-- What needs to be done --
Lines in the entries below where the word "trim" shows up should each be copied.

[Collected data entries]
============
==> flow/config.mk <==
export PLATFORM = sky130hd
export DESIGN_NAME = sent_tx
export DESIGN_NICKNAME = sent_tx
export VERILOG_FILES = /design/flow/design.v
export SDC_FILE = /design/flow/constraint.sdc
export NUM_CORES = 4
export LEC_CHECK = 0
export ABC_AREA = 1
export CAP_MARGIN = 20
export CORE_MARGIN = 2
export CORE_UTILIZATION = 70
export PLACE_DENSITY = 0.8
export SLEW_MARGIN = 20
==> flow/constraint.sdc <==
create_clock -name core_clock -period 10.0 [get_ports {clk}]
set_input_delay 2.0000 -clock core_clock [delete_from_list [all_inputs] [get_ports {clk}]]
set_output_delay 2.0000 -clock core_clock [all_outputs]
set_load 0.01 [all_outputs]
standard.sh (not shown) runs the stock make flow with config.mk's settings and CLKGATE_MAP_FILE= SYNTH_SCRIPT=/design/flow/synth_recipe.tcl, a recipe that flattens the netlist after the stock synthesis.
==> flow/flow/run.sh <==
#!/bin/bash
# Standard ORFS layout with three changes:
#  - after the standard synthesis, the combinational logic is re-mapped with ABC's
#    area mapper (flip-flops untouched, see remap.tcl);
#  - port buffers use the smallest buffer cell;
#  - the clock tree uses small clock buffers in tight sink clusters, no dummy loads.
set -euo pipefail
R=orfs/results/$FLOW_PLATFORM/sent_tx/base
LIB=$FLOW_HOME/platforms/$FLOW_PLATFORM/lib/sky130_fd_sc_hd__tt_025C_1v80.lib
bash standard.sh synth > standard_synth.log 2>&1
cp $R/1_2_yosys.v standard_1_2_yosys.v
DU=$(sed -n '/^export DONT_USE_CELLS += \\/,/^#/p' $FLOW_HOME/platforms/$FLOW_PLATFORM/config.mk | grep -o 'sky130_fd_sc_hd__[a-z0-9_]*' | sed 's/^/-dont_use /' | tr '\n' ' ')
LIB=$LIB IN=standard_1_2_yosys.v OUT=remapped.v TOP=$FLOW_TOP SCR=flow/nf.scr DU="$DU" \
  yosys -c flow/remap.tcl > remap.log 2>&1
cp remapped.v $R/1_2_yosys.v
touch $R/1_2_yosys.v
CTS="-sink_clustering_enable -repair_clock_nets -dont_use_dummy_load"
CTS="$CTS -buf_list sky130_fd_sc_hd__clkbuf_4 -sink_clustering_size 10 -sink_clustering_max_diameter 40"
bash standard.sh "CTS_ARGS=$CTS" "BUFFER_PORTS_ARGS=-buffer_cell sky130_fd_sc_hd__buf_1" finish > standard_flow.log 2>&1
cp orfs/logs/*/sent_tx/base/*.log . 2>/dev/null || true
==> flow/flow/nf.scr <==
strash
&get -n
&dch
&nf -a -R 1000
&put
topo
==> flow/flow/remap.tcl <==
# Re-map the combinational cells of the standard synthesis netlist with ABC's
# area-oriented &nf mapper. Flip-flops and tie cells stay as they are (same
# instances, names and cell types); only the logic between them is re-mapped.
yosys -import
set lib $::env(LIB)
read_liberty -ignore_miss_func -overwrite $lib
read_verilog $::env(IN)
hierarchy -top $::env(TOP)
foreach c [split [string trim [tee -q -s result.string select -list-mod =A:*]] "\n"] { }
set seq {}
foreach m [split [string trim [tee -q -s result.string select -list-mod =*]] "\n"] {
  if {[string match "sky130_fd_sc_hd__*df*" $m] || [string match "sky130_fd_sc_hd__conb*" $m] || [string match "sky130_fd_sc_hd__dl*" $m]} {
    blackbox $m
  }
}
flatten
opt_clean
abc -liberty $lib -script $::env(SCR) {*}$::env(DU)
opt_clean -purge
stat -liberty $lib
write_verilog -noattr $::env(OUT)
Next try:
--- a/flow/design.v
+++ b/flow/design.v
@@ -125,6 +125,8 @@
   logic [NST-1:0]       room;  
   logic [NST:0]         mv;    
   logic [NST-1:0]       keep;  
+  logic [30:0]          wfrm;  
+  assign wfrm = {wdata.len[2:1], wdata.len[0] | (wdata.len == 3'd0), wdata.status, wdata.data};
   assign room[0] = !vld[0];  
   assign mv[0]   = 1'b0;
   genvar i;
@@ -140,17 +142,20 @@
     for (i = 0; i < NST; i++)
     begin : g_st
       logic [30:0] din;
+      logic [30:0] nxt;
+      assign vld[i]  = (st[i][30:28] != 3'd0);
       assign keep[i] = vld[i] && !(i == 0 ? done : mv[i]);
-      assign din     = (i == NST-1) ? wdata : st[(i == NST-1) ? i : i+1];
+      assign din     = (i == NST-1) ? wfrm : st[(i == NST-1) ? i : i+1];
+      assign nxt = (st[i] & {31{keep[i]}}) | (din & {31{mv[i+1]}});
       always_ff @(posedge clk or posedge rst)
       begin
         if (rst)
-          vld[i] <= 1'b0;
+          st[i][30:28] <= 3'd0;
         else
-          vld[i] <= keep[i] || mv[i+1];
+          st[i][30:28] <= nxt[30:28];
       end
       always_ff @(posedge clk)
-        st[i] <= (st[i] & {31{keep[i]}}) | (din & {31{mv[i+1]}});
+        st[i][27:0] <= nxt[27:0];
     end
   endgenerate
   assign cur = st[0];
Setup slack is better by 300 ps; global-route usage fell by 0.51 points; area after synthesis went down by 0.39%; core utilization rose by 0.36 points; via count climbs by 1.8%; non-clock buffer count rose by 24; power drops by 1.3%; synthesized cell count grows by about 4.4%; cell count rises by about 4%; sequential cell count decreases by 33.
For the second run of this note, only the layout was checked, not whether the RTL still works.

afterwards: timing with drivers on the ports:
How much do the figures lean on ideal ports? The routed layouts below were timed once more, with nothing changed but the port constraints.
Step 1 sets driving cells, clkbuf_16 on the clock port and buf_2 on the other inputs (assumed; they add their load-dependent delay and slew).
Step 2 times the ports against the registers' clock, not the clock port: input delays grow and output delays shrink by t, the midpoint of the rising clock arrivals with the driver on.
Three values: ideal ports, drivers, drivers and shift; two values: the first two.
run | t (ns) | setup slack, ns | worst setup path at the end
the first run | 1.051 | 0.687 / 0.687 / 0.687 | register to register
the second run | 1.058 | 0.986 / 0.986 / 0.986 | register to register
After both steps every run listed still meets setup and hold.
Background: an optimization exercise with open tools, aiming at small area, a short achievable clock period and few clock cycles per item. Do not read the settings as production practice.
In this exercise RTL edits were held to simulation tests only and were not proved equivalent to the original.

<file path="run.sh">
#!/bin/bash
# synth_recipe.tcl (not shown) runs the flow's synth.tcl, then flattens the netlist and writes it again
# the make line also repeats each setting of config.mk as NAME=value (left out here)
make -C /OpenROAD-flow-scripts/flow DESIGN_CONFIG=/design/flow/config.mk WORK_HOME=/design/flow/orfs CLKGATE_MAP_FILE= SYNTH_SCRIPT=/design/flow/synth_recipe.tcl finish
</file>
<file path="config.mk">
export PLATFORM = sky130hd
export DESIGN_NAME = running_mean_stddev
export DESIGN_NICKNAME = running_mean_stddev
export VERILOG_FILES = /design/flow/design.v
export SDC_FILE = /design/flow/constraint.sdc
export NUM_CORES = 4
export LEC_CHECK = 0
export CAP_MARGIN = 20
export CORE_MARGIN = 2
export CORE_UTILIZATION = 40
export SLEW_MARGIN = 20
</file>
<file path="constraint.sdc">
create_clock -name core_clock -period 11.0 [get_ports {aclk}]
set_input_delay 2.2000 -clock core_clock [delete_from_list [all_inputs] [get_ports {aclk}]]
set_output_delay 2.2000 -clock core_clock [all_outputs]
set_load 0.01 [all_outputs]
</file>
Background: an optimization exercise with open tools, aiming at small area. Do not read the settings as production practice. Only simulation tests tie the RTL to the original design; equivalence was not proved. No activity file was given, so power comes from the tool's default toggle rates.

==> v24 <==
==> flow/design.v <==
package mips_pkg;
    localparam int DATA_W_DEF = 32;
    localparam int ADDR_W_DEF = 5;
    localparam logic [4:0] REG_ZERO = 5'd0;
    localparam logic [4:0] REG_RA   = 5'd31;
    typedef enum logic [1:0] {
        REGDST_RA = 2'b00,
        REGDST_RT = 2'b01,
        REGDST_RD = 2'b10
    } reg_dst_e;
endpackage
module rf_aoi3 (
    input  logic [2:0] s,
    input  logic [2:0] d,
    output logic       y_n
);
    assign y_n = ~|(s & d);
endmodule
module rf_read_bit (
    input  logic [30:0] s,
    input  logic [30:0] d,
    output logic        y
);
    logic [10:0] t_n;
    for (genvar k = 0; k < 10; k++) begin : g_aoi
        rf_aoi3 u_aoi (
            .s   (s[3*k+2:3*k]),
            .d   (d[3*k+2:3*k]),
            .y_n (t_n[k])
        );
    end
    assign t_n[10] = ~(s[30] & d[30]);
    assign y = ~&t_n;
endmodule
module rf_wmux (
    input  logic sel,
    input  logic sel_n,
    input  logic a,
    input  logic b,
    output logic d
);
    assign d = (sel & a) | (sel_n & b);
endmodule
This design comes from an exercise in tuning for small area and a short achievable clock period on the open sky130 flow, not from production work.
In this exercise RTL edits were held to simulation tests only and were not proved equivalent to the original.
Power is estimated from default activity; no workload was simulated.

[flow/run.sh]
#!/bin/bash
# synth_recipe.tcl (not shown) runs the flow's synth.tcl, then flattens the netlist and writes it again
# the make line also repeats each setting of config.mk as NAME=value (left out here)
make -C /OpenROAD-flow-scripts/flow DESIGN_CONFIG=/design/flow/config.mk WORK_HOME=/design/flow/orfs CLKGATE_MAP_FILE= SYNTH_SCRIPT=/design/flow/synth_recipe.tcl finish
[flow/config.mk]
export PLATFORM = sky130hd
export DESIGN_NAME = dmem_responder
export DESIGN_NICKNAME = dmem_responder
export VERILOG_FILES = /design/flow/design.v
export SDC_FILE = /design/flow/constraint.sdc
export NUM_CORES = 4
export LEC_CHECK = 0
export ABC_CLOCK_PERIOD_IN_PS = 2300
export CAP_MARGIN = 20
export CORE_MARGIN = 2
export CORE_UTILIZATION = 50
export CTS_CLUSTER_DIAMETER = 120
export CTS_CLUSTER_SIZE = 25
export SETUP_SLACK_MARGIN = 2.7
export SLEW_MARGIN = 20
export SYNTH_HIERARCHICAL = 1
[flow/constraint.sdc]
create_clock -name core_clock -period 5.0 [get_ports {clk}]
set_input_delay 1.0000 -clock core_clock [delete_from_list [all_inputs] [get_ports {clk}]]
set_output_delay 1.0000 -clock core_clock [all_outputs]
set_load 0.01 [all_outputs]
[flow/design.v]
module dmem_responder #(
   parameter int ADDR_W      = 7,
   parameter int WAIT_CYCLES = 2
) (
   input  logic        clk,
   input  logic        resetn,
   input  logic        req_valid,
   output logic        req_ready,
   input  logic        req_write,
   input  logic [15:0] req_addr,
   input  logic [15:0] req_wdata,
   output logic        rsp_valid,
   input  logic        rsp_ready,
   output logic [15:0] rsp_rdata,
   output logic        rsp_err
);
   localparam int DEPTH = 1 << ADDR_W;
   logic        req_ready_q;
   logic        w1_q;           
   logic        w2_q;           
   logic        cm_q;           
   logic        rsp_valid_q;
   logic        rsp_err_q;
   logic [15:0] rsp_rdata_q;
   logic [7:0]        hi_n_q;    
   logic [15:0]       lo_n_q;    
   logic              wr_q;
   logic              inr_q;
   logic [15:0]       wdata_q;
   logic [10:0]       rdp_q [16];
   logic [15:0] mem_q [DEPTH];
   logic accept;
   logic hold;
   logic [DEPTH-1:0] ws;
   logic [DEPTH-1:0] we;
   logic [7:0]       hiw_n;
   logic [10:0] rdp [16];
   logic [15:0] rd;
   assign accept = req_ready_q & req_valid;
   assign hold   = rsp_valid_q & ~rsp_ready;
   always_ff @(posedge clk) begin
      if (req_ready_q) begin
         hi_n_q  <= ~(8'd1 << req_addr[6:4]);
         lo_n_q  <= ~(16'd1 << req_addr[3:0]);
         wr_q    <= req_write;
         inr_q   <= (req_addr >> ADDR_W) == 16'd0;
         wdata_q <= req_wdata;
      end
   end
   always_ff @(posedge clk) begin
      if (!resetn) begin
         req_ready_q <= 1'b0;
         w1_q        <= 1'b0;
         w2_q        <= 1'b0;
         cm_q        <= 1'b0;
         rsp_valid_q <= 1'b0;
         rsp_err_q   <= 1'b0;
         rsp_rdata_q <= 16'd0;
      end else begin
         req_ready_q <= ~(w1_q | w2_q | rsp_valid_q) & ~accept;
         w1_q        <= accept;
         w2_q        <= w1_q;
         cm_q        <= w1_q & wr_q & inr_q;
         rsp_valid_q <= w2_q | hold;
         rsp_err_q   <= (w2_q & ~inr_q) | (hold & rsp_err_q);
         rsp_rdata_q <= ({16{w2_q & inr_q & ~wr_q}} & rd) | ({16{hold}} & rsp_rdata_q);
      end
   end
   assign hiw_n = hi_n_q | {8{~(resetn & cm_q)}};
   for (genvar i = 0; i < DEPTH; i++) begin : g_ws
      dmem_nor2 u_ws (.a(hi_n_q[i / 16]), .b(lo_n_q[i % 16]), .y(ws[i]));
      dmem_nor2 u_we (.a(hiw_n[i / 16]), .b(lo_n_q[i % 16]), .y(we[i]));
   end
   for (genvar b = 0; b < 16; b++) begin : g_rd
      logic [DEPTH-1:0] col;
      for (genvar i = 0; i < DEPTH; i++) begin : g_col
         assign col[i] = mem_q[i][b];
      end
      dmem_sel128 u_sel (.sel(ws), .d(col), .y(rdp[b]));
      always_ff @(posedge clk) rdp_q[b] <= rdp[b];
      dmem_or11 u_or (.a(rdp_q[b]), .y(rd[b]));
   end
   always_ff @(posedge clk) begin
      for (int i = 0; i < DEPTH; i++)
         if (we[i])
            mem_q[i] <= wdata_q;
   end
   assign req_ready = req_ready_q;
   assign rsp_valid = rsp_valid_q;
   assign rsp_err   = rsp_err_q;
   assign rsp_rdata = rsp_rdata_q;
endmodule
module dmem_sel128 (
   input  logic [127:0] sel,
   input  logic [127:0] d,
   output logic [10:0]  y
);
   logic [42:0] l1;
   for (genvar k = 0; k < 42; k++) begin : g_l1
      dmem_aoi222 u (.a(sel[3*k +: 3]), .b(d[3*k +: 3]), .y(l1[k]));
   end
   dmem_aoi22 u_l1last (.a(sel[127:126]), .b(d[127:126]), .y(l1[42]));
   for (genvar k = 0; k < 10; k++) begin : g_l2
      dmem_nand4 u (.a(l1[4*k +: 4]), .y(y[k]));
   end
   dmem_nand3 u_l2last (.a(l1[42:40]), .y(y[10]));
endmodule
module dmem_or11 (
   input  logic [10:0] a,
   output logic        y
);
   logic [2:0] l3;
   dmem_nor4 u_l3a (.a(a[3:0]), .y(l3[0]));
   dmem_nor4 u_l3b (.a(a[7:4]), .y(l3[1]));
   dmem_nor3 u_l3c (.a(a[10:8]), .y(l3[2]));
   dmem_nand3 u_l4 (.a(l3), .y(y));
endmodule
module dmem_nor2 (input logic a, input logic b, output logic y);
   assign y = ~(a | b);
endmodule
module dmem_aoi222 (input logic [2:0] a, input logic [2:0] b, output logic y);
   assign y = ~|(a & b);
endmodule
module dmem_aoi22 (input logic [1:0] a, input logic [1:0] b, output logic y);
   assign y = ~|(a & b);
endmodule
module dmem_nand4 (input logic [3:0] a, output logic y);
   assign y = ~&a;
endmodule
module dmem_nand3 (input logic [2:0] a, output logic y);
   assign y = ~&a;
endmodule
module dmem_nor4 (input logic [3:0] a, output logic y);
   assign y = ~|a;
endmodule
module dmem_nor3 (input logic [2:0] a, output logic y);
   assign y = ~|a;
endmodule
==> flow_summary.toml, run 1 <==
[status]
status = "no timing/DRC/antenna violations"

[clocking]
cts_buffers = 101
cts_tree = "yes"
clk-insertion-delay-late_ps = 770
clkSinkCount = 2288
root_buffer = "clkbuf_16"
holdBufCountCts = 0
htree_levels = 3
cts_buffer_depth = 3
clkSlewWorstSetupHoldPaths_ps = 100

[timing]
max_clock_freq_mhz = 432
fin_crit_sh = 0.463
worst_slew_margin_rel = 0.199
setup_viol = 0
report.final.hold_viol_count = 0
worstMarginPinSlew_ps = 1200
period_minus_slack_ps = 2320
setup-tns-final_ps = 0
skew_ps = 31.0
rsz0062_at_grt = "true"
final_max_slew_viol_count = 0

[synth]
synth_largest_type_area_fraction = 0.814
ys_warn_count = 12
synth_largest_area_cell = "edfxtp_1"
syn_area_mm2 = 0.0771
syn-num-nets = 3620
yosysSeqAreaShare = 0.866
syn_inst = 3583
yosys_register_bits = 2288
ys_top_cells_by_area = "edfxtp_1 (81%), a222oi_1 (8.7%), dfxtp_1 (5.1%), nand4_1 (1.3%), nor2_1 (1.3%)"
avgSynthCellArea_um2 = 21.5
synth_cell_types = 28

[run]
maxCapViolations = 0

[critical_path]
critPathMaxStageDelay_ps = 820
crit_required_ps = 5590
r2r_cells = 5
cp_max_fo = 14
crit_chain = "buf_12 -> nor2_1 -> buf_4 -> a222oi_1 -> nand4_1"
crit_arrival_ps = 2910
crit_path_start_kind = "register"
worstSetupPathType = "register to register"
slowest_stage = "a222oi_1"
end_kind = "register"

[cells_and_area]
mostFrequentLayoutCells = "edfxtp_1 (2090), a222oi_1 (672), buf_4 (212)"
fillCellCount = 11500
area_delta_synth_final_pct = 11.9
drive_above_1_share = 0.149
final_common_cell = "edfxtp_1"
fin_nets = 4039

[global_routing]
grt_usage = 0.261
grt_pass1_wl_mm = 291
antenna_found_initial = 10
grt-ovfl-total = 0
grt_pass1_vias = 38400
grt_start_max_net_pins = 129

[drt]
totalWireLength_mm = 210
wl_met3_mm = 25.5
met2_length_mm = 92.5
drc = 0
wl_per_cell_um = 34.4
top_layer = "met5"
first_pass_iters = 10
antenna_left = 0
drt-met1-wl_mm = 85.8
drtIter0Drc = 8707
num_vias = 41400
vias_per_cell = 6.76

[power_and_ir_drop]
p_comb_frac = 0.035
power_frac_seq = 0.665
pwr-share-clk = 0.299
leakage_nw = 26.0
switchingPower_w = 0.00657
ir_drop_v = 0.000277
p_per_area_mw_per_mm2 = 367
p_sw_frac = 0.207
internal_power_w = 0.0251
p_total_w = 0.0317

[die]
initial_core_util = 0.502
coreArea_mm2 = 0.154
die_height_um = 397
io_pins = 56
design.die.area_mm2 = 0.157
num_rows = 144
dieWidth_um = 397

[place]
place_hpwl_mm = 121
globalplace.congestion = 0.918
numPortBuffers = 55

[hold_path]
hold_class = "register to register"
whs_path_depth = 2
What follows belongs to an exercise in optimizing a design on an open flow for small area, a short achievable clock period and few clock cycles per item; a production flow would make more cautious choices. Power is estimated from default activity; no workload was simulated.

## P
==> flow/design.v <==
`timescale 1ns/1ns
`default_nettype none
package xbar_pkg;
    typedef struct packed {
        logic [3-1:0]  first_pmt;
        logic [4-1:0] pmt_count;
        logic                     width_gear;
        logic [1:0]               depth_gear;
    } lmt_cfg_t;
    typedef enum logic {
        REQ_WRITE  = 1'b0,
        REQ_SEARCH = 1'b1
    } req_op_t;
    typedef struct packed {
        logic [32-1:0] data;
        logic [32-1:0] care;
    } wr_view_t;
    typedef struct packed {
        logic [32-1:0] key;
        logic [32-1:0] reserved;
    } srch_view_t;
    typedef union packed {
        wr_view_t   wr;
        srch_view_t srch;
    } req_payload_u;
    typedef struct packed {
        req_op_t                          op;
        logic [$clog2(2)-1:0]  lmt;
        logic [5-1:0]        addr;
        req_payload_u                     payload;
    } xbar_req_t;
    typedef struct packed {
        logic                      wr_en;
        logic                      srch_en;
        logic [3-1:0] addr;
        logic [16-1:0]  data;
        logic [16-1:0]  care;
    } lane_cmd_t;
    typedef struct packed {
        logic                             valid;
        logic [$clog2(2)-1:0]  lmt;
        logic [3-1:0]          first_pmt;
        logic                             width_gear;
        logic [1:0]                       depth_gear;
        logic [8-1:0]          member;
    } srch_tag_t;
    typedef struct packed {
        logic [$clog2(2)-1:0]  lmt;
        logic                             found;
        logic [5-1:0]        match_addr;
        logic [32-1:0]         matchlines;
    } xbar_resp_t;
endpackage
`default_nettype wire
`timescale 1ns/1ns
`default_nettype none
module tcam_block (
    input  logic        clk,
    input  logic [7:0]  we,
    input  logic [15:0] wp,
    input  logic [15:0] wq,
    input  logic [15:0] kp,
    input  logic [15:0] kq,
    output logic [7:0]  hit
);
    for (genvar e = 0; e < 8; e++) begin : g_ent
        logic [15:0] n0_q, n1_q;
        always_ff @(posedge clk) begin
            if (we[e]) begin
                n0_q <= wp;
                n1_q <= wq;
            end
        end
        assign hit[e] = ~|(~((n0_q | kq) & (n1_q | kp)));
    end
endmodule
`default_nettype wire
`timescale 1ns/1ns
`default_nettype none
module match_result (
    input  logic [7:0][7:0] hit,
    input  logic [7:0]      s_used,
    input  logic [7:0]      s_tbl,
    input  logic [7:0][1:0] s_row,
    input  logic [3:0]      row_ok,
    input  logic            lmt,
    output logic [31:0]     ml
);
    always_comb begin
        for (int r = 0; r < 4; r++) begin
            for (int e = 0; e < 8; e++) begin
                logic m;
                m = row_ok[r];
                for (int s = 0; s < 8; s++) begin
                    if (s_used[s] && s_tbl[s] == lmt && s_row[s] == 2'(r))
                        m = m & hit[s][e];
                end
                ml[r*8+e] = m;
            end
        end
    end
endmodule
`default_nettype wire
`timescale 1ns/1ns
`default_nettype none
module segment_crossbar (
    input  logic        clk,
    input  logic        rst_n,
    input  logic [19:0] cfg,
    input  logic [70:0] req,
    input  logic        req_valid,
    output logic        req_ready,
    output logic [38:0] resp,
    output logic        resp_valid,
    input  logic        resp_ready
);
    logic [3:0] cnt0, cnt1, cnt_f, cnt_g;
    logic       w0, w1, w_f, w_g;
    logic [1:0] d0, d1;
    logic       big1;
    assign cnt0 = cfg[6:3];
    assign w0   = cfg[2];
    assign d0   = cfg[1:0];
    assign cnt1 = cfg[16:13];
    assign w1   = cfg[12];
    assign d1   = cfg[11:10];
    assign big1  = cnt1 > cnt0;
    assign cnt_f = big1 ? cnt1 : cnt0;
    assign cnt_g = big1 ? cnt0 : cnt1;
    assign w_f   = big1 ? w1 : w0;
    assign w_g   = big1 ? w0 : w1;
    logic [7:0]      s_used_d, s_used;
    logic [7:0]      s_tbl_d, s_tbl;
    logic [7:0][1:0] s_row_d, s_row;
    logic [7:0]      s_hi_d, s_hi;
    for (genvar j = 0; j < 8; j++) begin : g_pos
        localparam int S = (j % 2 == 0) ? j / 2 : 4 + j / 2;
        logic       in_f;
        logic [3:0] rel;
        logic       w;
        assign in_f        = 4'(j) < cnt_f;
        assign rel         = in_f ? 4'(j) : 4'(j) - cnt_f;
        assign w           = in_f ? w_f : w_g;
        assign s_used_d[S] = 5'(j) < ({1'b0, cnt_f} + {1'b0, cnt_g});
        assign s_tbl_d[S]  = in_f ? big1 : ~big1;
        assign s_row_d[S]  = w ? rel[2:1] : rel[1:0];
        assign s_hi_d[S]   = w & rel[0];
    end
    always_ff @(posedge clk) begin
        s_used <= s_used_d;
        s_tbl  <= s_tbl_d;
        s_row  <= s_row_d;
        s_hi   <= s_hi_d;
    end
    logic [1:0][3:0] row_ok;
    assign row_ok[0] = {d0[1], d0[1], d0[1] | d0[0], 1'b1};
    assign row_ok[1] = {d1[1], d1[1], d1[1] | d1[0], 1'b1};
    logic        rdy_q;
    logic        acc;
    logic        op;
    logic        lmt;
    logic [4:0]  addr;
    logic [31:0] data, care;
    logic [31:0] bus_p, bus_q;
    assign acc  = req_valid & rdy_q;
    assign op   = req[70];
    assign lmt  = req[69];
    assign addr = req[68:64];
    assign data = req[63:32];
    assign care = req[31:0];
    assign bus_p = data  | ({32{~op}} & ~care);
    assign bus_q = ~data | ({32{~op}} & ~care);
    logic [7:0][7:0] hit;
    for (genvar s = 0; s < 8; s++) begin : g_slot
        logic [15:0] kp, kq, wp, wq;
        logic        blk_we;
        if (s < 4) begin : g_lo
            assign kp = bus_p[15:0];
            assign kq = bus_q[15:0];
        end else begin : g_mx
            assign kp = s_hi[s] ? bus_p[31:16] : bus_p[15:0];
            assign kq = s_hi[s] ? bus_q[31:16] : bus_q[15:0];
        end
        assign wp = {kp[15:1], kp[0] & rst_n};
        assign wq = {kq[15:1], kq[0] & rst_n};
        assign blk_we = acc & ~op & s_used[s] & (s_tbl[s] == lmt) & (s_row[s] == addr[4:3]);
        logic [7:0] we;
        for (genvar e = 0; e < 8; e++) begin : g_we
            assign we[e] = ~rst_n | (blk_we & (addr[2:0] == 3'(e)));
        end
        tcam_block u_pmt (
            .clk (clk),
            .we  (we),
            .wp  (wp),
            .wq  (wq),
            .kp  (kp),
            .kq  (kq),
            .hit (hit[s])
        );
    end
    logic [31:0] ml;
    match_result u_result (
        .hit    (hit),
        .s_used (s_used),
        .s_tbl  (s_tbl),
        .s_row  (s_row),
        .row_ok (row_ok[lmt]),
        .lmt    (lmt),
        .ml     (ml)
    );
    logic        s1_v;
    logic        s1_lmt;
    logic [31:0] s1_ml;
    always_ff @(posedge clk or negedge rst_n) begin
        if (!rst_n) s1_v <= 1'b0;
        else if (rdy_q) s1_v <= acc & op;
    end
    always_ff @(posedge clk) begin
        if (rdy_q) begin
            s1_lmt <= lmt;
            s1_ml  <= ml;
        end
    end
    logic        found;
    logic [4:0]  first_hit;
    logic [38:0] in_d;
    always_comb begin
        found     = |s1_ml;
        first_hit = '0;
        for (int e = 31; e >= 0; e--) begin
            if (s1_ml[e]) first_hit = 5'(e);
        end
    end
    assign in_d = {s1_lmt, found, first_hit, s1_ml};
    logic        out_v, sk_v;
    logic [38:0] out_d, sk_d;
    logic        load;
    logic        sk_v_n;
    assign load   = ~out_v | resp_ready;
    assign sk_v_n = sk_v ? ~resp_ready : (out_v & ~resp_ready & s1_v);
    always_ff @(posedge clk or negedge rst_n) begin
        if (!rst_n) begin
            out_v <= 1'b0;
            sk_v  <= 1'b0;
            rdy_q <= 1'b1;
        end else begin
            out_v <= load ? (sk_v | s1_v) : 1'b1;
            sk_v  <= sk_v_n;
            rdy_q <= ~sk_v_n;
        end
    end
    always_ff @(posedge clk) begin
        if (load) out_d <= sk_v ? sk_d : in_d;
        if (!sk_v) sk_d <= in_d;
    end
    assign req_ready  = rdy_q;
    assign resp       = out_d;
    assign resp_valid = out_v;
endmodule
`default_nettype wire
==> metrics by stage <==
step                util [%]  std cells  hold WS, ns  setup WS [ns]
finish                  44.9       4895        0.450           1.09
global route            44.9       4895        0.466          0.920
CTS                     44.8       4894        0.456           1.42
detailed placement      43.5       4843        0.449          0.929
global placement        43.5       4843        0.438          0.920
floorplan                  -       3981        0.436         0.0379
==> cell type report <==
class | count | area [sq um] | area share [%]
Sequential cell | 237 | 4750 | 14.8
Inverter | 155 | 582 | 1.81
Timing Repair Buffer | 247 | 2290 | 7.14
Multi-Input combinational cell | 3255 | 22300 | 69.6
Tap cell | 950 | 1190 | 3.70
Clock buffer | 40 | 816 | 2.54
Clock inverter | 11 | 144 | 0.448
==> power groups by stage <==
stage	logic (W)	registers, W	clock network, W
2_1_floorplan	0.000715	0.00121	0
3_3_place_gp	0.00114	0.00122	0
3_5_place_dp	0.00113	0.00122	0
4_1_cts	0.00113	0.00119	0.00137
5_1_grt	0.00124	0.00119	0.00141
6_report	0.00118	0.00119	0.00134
============
-- Result --
foreach c [split [string trim [tee -q -s result.string select -list-mod =A:*]] "\n"] { }
foreach m [split [string trim [tee -q -s result.string select -list-mod =*]] "\n"] {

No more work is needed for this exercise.